Information Assurance and IT Security – an Investment Outlook for 2008
January 17th, 2008January 9, 2008
In 2008, I will be sharing insights, concerns and perspectives on issues of IT security, risk management and information assurance through regular postings in the newsletter, podcasts and blogs.
I thought we’d start ’08 with a review of investment opportunities in the industry. These thoughts will hopefully also have relevance for the infrastructure investments you will likely be considering for your enterprise.
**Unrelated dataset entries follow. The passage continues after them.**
$ cat config.mk
export PLATFORM = sky130hd
export DESIGN_NAME = tpu_result_drain
export DESIGN_NICKNAME = d
export VERILOG_FILES = /design/src/rtl/tpu_drain_pkg.sv /design/src/rtl/tpu_frame_serializer.sv /design/src/rtl/tpu_result_drain.sv
export SDC_FILE = /design/constraint.sdc
export NUM_CORES = 1
export LEC_CHECK = 0
export ABC_CLOCK_PERIOD_IN_PS = 3400
export BUFFER_PORTS_ARGS = -buffer_cell sky130_fd_sc_hd__buf_2
export CAP_MARGIN = 20
export CELL_PAD_IN_SITES_DETAIL_PLACEMENT = 0
export CELL_PAD_IN_SITES_GLOBAL_PLACEMENT = 1
export CORE_ASPECT_RATIO = 0.75
export CORE_MARGIN = 4
export CORE_UTILIZATION = 44
export DETAILED_ROUTE_END_ITERATION = 12
export HOLD_SLACK_MARGIN = 0.12
export PLACE_DENSITY_LB_ADDON = 0.25
export SLEW_MARGIN = 5
export SYNTH_ARGS = -nofsm -noshare
export SYNTH_HDL_FRONTEND = slang
export SYNTH_SLANG_ARGS = --single-unit
$ cat constraint.sdc
create_clock -name clk -period 3.4 [get_ports clk]
set_input_delay 0.51 -clock clk [delete_from_list [all_inputs] [get_ports clk]]
set_output_delay 0.51 -clock clk [all_outputs]
set_load 0.005 [all_outputs]
$ cat src/rtl/tpu_drain_pkg.sv
// Shared types and constants for the TPU result drain: FSM states,
// frame geometry and the byte-index type used by the serializer.
package tpu_drain_pkg;

  typedef enum logic [1:0] {
    ST_IDLE,
    ST_START,
    ST_WAIT_DONE,
    ST_SEND
  } state_t;

  // Header + 8 result bytes + checksum
  localparam int FRAME_LEN = 10;

  localparam logic [7:0] HEADER_BYTE_DEFAULT = 8'hA5;

  typedef logic [3:0] byte_idx_t;

endpackage
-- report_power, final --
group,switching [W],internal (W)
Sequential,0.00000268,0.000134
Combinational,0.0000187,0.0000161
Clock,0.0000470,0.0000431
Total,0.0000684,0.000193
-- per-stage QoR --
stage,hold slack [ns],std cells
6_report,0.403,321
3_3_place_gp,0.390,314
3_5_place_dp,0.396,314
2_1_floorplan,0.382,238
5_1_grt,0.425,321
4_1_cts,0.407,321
==> src/flat_wrapper.sv <==
// flat-port wrapper written by rule: the top's interface ports become plain ports
module locked_key_bank_flat import locked_pkg::*;
#(
  parameter int unsigned           WIDTH       = 8,
  parameter int unsigned           KEY_BITS    = 4,
  parameter logic [2*KEY_BITS-1:0] GATE_TYPES  = '0,
  parameter int unsigned           MAX_COMMITS = 3
)
  (clk, rst_n, bus_key_sin, bus_key_shift, bus_key_commit, bus_in_valid, bus_in_data, bus_out_valid, bus_out_data, bus_commit_ok, bus_commit_err, bus_key_loaded, bus_lockout);
  locked_key_bank_if #(.WIDTH(WIDTH)) bus_i ();
  input logic clk;
  input logic rst_n;
  input wire logic [$bits(bus_i.key_sin)-1:0] bus_key_sin;
  input wire logic [$bits(bus_i.key_shift)-1:0] bus_key_shift;
  input wire logic [$bits(bus_i.key_commit)-1:0] bus_key_commit;
  input wire logic [$bits(bus_i.in_valid)-1:0] bus_in_valid;
  input wire logic [$bits(bus_i.in_data)-1:0] bus_in_data;
  output wire logic [$bits(bus_i.out_valid)-1:0] bus_out_valid;
  output wire logic [$bits(bus_i.out_data)-1:0] bus_out_data;
  output wire logic [$bits(bus_i.commit_ok)-1:0] bus_commit_ok;
  output wire logic [$bits(bus_i.commit_err)-1:0] bus_commit_err;
  output wire logic [$bits(bus_i.key_loaded)-1:0] bus_key_loaded;
  output wire logic [$bits(bus_i.lockout)-1:0] bus_lockout;
  assign bus_i.key_sin = bus_key_sin;
  assign bus_i.key_shift = bus_key_shift;
  assign bus_i.key_commit = bus_key_commit;
  assign bus_i.in_valid = bus_in_valid;
  assign bus_i.in_data = bus_in_data;
  assign bus_out_valid = bus_i.out_valid;
  assign bus_out_data = bus_i.out_data;
  assign bus_commit_ok = bus_i.commit_ok;
  assign bus_commit_err = bus_i.commit_err;
  assign bus_key_loaded = bus_i.key_loaded;
  assign bus_lockout = bus_i.lockout;
  locked_key_bank #(.WIDTH(WIDTH), .KEY_BITS(KEY_BITS), .GATE_TYPES(GATE_TYPES), .MAX_COMMITS(MAX_COMMITS)) u_core (.clk(clk), .rst_n(rst_n), .bus(bus_i));
endmodule
==> config.mk <==
export PLATFORM = sky130hd
export DESIGN_NAME = locked_key_bank_flat
export DESIGN_NICKNAME = d
export VERILOG_FILES = /design/src/rtl/locked_key_bank_pkg.sv /design/src/rtl/locked_key_bank_if.sv /design/src/rtl/locked_key_bank_gate_cell.sv /design/src/rtl/locked_key_bank.sv /design/src/flat_wrapper.sv
export SDC_FILE = /design/constraint.sdc
export NUM_CORES = 1
export LEC_CHECK = 0
export CELL_PAD_IN_SITES_DETAIL_PLACEMENT = 1
export CELL_PAD_IN_SITES_GLOBAL_PLACEMENT = 1
export CORE_MARGIN = 2
export CORE_UTILIZATION = 29
export CTS_BUF_LIST = sky130_fd_sc_hd__clkbuf_8
export DETAILED_ROUTE_END_ITERATION = 8
export PLACE_DENSITY_LB_ADDON = 0.1
export SLEW_MARGIN = 10
export SYNTH_ARGS = -nofsm -noshare
export SYNTH_HDL_FRONTEND = slang
export SYNTH_SLANG_ARGS = --single-unit
==> constraint.sdc <==
create_clock -name clk -period 1.9 [get_ports clk]
set_input_delay 0.38 -clock clk [delete_from_list [all_inputs] [get_ports clk]]
set_output_delay 0.38 -clock clk [all_outputs]
set_load 0.005 [all_outputs]
**src/rtl/aes_cp_pkg.sv**
```systemverilog
// Shared constants and FSM state encoding for the AES data-copy engine.
package aes_cp_pkg;

    localparam int WORDS_PER_BLK = 4;
    localparam int BYTES_PER_BLK = 16;
    localparam int MAX_BLOCKS    = 128;
    localparam int BLK_W         = $clog2(MAX_BLOCKS) + 1;

    typedef enum logic [2:0] {
        IDLE,
        RD,
        AES_REQ,
        AES_WAIT,
        WR,
        DONE
    } cpState_e;

endpackage

```
**src/rtl/aes_dt_cp_if.sv**
```systemverilog
// Handshake bundle between the copy engine (master) and the AES core (slave).
interface aes_dt_cp_if;
    logic         oAesInVld;
    logic         iAesInRdy;
    logic [127:0] oAesInDt;
    logic         iAesOutVld;
    logic [127:0] iAesOutDt;

    modport master (
        output oAesInVld,
        output oAesInDt,
        input  iAesInRdy,
        input  iAesOutVld,
        input  iAesOutDt
    );

    modport slave (
        input  oAesInVld,
        input  oAesInDt,
        output iAesInRdy,
        output iAesOutVld,
        output iAesOutDt
    );
endinterface

```
**src/rtl/aes_cp_word_pack.sv**
```systemverilog
// Collects four 32-bit InBuf words into one 128-bit AES block (word k at bits 32k+31:32k).
module aes_cp_word_pack
    import aes_cp_pkg::*;
(
    input  logic         iClk,
    input  logic         iRsn,
    input  logic         iCapEn,
    input  logic [1:0]   iIdx,
    input  logic [31:0]  iDt,
    output logic [127:0] oBlk
);

    logic [31:0] wordReg [WORDS_PER_BLK];

    genvar gi;
    generate
        for (gi = 0; gi < WORDS_PER_BLK; gi++) begin : gWord
            always_ff @(posedge iClk or negedge iRsn) begin
                if (!iRsn) begin
                    wordReg[gi] <= '0;
                end else if (iCapEn && (iIdx == 2'(gi))) begin
                    wordReg[gi] <= iDt;
                end
            end
            assign oBlk[32*gi +: 32] = wordReg[gi];
        end
    endgenerate

endmodule

```
**src/rtl/aes_dt_cp.sv**
```systemverilog
// AES data-copy engine: InBuf -> AES core -> OutBuf, one 16-byte block at a time.
// Optional build macro CP_BYPASS_EN adds iBypass to copy InBuf straight to OutBuf.
module aes_dt_cp
    import aes_cp_pkg::*;
#(
    parameter int ADDR_W = 9,
    parameter int SIZE_W = 12
) (
    input  logic              iClk,
    input  logic              iRsn,
    input  logic              iStCp,
    input  logic [SIZE_W-1:0] iCpByteSize,
`ifdef CP_BYPASS_EN
    input  logic              iBypass,
`endif
    output logic              oCpDone,
    output logic              oBusy,
    output logic              oRdEn_InBuf,
    output logic [ADDR_W-1:0] oRdAddr_InBuf,
    input  logic [31:0]       iRdDt_InBuf,
    output logic              oWrEn_OutBuf,
    output logic [ADDR_W-1:0] oWrAddr_OutBuf,
    output logic [31:0]       oWrDt_OutBuf,
    aes_dt_cp_if.master       aesIf
);

    cpState_e          stateReg, stateNext;
    logic [BLK_W-1:0]  blkIdxReg, blkIdxNext;
    logic [BLK_W-1:0]  blkTotReg, blkTotNext;
    logic [2:0]        cntReg, cntNext;
    logic [127:0]      outBlkReg, outBlkNext;

    logic              rdEn, wrEn, aesVld, capEn, done;
    logic              bypassSel;
    logic [127:0]      packBlk;
    logic [127:0]      wrSrc;
    logic [31:0]       wrWord;
    logic [ADDR_W-1:0] wordAddr;
    logic [SIZE_W:0]   sizeRound;
    logic [BLK_W-1:0]  blkCalc;

    // Round up to whole blocks; anything beyond the buffer capacity saturates.
    assign sizeRound = {1'b0, iCpByteSize} + (SIZE_W+1)'(BYTES_PER_BLK - 1);
    assign blkCalc   = ({1'b0, iCpByteSize} > (SIZE_W+1)'(MAX_BLOCKS * BYTES_PER_BLK))
                     ? BLK_W'(MAX_BLOCKS)
                     : BLK_W'(sizeRound >> $clog2(BYTES_PER_BLK));

`ifdef CP_BYPASS_EN
    logic bypassReg;
    always_ff @(posedge iClk or negedge iRsn) begin
        if (!iRsn) begin
            bypassReg <= 1'b0;
        end else if ((stateReg == IDLE) && iStCp) begin
            bypassReg <= iBypass;
        end
    end
    assign bypassSel = bypassReg;
`else
    assign bypassSel = 1'b0;
`endif

    always_ff @(posedge iClk or negedge iRsn) begin
        if (!iRsn) begin
            stateReg  <= IDLE;
            blkIdxReg <= '0;
            blkTotReg <= '0;
            cntReg    <= '0;
            outBlkReg <= '0;
        end else begin
            stateReg  <= stateNext;
            blkIdxReg <= blkIdxNext;
            blkTotReg <= blkTotNext;
            cntReg    <= cntNext;
            outBlkReg <= outBlkNext;
        end
    end

    always_comb begin
        stateNext  = stateReg;
        blkIdxNext = blkIdxReg;
        blkTotNext = blkTotReg;
        cntNext    = cntReg;
        outBlkNext = outBlkReg;
        rdEn       = 1'b0;
        wrEn       = 1'b0;
        aesVld     = 1'b0;
        capEn      = 1'b0;
        done       = 1'b0;
        case (stateReg)
            IDLE: begin
                if (iStCp) begin
                    blkTotNext = blkCalc;
                    blkIdxNext = '0;
                    cntNext    = '0;
                    stateNext  = (blkCalc == '0) ? DONE : RD;
                end
            end
            RD: begin
                // cnt 0..3 issue reads; cnt 1..4 capture the word read one cycle earlier.
                rdEn    = ~cntReg[2];
                capEn   = (cntReg != 3'd0);
                cntNext = cntReg + 3'd1;
                if (cntReg == 3'd4) begin
                    cntNext   = '0;
                    stateNext = bypassSel ? WR : AES_REQ;
                end
            end
            AES_REQ: begin
                aesVld = 1'b1;
                if (aesIf.iAesInRdy) begin
                    stateNext = AES_WAIT;
                end
            end
            AES_WAIT: begin
                if (aesIf.iAesOutVld) begin
                    outBlkNext = aesIf.iAesOutDt;
                    stateNext  = WR;
                end
            end
            WR: begin
                wrEn    = 1'b1;
                cntNext = cntReg + 3'd1;
                if (cntReg == 3'd3) begin
                    cntNext    = '0;
                    blkIdxNext = blkIdxReg + BLK_W'(1);
                    stateNext  = ((blkIdxReg + BLK_W'(1)) < blkTotReg) ? RD : DONE;
                end
            end
            DONE: begin
                done      = 1'b1;
                stateNext = IDLE;
            end
            default: stateNext = IDLE;
        endcase
    end

    aes_cp_word_pack uWordPack (
        .iClk   (iClk),
        .iRsn   (iRsn),
        .iCapEn (capEn),
        .iIdx   (2'(cntReg - 3'd1)),
        .iDt    (iRdDt_InBuf),
        .oBlk   (packBlk)
    );

    assign wordAddr = ADDR_W'({blkIdxReg, cntReg[1:0]});
    assign wrSrc    = bypassSel ? packBlk : outBlkReg;
    assign wrWord   = wrSrc[{cntReg[1:0], 5'b0} +: 32];

    assign oCpDone         = done;
    assign oBusy           = (stateReg != IDLE) && (stateReg != DONE);
    assign oRdEn_InBuf     = rdEn;
    assign oRdAddr_InBuf   = rdEn ? wordAddr : '0;
    assign oWrEn_OutBuf    = wrEn;
    assign oWrAddr_OutBuf  = wrEn ? wordAddr : '0;
    assign oWrDt_OutBuf    = wrEn ? wrWord : '0;
    assign aesIf.oAesInVld = aesVld;
    assign aesIf.oAesInDt  = aesVld ? packBlk : '0;

endmodule

```
**src/flat_wrapper.sv**
```systemverilog
// flat-port wrapper written by rule: the top's interface ports become plain ports
module aes_dt_cp_flat import aes_cp_pkg::*;
#(
    parameter int ADDR_W = 9,
    parameter int SIZE_W = 12
)
  (iClk, iRsn, iStCp, iCpByteSize, oCpDone, oBusy, oRdEn_InBuf, oRdAddr_InBuf, iRdDt_InBuf, oWrEn_OutBuf, oWrAddr_OutBuf, oWrDt_OutBuf, aesIf_oAesInVld, aesIf_oAesInDt, aesIf_iAesInRdy, aesIf_iAesOutVld, aesIf_iAesOutDt);
  aes_dt_cp_if aesIf_i ();
  input  logic iClk;
  input  logic iRsn;
  input  logic iStCp;
  input  logic [SIZE_W-1:0] iCpByteSize;
  output logic oCpDone;
  output logic oBusy;
  output logic oRdEn_InBuf;
  output logic [ADDR_W-1:0] oRdAddr_InBuf;
  input  logic [31:0] iRdDt_InBuf;
  output logic oWrEn_OutBuf;
  output logic [ADDR_W-1:0] oWrAddr_OutBuf;
  output logic [31:0] oWrDt_OutBuf;
  output wire logic [$bits(aesIf_i.oAesInVld)-1:0] aesIf_oAesInVld;
  output wire logic [$bits(aesIf_i.oAesInDt)-1:0] aesIf_oAesInDt;
  input wire logic [$bits(aesIf_i.iAesInRdy)-1:0] aesIf_iAesInRdy;
  input wire logic [$bits(aesIf_i.iAesOutVld)-1:0] aesIf_iAesOutVld;
  input wire logic [$bits(aesIf_i.iAesOutDt)-1:0] aesIf_iAesOutDt;
  assign aesIf_oAesInVld = aesIf_i.oAesInVld;
  assign aesIf_oAesInDt = aesIf_i.oAesInDt;
  assign aesIf_i.iAesInRdy = aesIf_iAesInRdy;
  assign aesIf_i.iAesOutVld = aesIf_iAesOutVld;
  assign aesIf_i.iAesOutDt = aesIf_iAesOutDt;
  aes_dt_cp #(.ADDR_W(ADDR_W), .SIZE_W(SIZE_W)) u_core (.iClk(iClk), .iRsn(iRsn), .iStCp(iStCp), .iCpByteSize(iCpByteSize), .oCpDone(oCpDone), .oBusy(oBusy), .oRdEn_InBuf(oRdEn_InBuf), .oRdAddr_InBuf(oRdAddr_InBuf), .iRdDt_InBuf(iRdDt_InBuf), .oWrEn_OutBuf(oWrEn_OutBuf), .oWrAddr_OutBuf(oWrAddr_OutBuf), .oWrDt_OutBuf(oWrDt_OutBuf), .aesIf(aesIf_i));
endmodule
```
$ cat config.mk
export PLATFORM = sky130hd
export DESIGN_NAME = dsp_goertzel_multibin
export DESIGN_NICKNAME = d
export VERILOG_FILES = /design/src/rtl/dsp_goertzel_multibin.sv
export SDC_FILE = /design/constraint.sdc
export NUM_CORES = 2
export LEC_CHECK = 0
export CORE_UTILIZATION = 40
export CTS_CLUSTER_SIZE = 8
export DETAILED_ROUTE_END_ITERATION = 6
export HOLD_SLACK_MARGIN = 0.06
export PLACE_DENSITY = 0.65
export SYNTH_ARGS = -nofsm -noshare
export SYNTH_HDL_FRONTEND = slang
export SYNTH_SLANG_ARGS = --single-unit
export TNS_END_PERCENT = 20
$ cat constraint.sdc
create_clock -name sys_clk -period 20.5 [get_ports sys_clk]
set_input_delay 4.1 -clock sys_clk [delete_from_list [all_inputs] [get_ports sys_clk]]
set_output_delay 4.1 -clock sys_clk [all_outputs]
set_load 0.01 [all_outputs]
Behind every good investment opportunities are two critical considerations which really boil down to the classical price to earnings, or P/E ratio. On the one hand, we consider where the company is going and what the expectations for growth and profitability are. On the other hand, we must weigh this against current expectations for the company which are reflected in the current price of the company’s shares. Anybody can recognize a nice car, but a good buy is when the price reflects value. Thus, while some security opportunities have very high possibilities, current expectations may already exceed the likely performance of the company making a stock a poor investment even with strong opportunities for the business.
This reflects the state of affair in the security industry. There are some tremendous opportunities, but there are also some highly inflated companies. The prudent and well- informed investor must distinguish between the two.
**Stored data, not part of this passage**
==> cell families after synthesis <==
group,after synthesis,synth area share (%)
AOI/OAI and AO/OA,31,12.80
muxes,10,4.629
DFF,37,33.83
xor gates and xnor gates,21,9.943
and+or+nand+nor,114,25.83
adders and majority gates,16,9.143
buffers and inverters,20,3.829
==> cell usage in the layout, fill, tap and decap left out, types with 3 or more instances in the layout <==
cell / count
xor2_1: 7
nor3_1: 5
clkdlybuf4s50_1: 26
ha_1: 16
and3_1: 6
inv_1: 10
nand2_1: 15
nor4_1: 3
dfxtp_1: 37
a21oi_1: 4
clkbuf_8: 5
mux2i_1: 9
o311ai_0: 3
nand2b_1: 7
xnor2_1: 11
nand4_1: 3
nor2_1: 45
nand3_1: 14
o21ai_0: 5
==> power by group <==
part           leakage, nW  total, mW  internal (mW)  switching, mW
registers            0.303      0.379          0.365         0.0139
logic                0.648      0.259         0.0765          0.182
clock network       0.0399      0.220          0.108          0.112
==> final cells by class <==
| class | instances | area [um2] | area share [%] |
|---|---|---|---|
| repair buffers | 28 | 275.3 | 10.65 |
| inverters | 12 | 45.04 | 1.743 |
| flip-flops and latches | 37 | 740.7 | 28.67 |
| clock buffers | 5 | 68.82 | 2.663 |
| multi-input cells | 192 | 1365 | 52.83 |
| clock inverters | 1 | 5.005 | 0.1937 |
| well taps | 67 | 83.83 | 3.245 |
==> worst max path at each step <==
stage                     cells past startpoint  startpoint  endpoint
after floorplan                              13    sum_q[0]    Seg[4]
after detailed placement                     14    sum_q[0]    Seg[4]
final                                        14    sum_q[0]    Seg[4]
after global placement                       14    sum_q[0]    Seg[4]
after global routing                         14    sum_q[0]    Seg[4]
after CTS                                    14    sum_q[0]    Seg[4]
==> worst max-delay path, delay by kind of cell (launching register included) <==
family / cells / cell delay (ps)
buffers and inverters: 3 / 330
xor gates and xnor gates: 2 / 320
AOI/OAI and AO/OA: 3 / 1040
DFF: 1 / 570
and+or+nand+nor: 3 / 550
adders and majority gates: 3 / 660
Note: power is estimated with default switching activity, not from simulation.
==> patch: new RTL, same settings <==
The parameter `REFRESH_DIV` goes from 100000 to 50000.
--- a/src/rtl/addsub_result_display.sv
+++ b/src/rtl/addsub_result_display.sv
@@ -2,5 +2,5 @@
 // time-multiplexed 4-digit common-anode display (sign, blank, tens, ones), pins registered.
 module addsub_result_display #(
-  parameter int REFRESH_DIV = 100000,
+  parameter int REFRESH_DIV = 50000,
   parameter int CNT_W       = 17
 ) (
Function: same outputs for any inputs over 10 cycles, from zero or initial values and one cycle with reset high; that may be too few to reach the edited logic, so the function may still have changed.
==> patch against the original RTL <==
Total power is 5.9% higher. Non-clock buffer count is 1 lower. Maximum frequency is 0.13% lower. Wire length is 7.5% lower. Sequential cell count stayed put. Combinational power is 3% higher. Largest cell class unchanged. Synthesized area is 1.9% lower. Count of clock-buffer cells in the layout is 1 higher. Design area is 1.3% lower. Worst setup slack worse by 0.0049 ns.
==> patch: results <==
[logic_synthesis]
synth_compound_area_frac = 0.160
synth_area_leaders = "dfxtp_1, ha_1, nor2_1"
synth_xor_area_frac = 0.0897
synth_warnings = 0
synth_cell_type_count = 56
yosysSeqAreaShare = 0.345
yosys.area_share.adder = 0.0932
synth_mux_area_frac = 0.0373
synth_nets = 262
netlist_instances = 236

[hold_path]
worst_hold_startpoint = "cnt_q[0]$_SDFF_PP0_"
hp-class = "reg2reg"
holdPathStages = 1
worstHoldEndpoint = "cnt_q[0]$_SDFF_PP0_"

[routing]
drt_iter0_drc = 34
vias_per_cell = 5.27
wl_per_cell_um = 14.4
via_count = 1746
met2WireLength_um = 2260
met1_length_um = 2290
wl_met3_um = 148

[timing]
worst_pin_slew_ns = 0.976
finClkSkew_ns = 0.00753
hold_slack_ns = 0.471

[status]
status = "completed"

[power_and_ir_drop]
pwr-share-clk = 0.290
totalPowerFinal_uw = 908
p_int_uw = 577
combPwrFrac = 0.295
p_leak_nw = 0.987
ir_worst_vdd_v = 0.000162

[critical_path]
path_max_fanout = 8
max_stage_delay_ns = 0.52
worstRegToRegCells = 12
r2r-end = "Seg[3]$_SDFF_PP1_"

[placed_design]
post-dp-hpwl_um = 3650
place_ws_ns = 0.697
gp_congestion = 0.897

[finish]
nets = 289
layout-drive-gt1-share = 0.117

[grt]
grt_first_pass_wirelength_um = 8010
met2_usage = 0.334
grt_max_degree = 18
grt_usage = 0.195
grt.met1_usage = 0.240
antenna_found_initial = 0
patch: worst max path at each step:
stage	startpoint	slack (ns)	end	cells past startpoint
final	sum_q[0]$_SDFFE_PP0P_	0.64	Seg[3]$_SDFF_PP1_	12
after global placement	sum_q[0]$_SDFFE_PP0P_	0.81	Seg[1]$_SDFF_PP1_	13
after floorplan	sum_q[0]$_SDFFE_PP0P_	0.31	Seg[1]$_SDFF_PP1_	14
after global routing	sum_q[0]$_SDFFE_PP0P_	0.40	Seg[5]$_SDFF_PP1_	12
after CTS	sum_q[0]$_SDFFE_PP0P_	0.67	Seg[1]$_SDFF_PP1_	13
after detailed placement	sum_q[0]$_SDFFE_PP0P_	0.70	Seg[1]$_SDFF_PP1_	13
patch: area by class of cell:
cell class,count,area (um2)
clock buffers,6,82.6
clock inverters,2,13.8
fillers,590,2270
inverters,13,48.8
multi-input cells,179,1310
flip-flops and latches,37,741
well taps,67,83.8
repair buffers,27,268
So let’s start with what’s hot. What drives security spending is threats and more specifically, is actual awareness of these threats. Those that have large potential economic consequences will drive the sales of numerous specialty devices. Unlike most engineering problems, with security, when a solution is found, it is quickly attacked by a variety of alternative attack strategies. The closest experience most engineers have to this kind of environment is trying to tame the flow of water. The reaction to a barrier is always an attempt to get around it!
Hot solutions will be the ones addressing our biggest security issues which for 2008 include privacy, click fraud, compliance, convergence and continuity planning. Throughout the year, we’ll speak to why these are the top plays, but for starters here are some of the drivers:
1) Click fraud – online advertising is growing and most of it is pay-per-click. The only problem is hundreds of millions may be going to fraudulent clicks. There’s a lot of real fungible money here so this will drive sales.
2) Privacy – it’s an election year and this one will be heating up, but on its own may only serve to compliment compliance. 2008 may be the year consumers realize that privacy is something they might be willing to pay for, creating a very hot market for a wide array of technologies including crypto.
3) Compliance – the costs here are more clear cut and look to trump any altruistic interest in security with mandates; special attention here to PCI and the new Minnesota disclosure law will drive spending more than SOX remnants.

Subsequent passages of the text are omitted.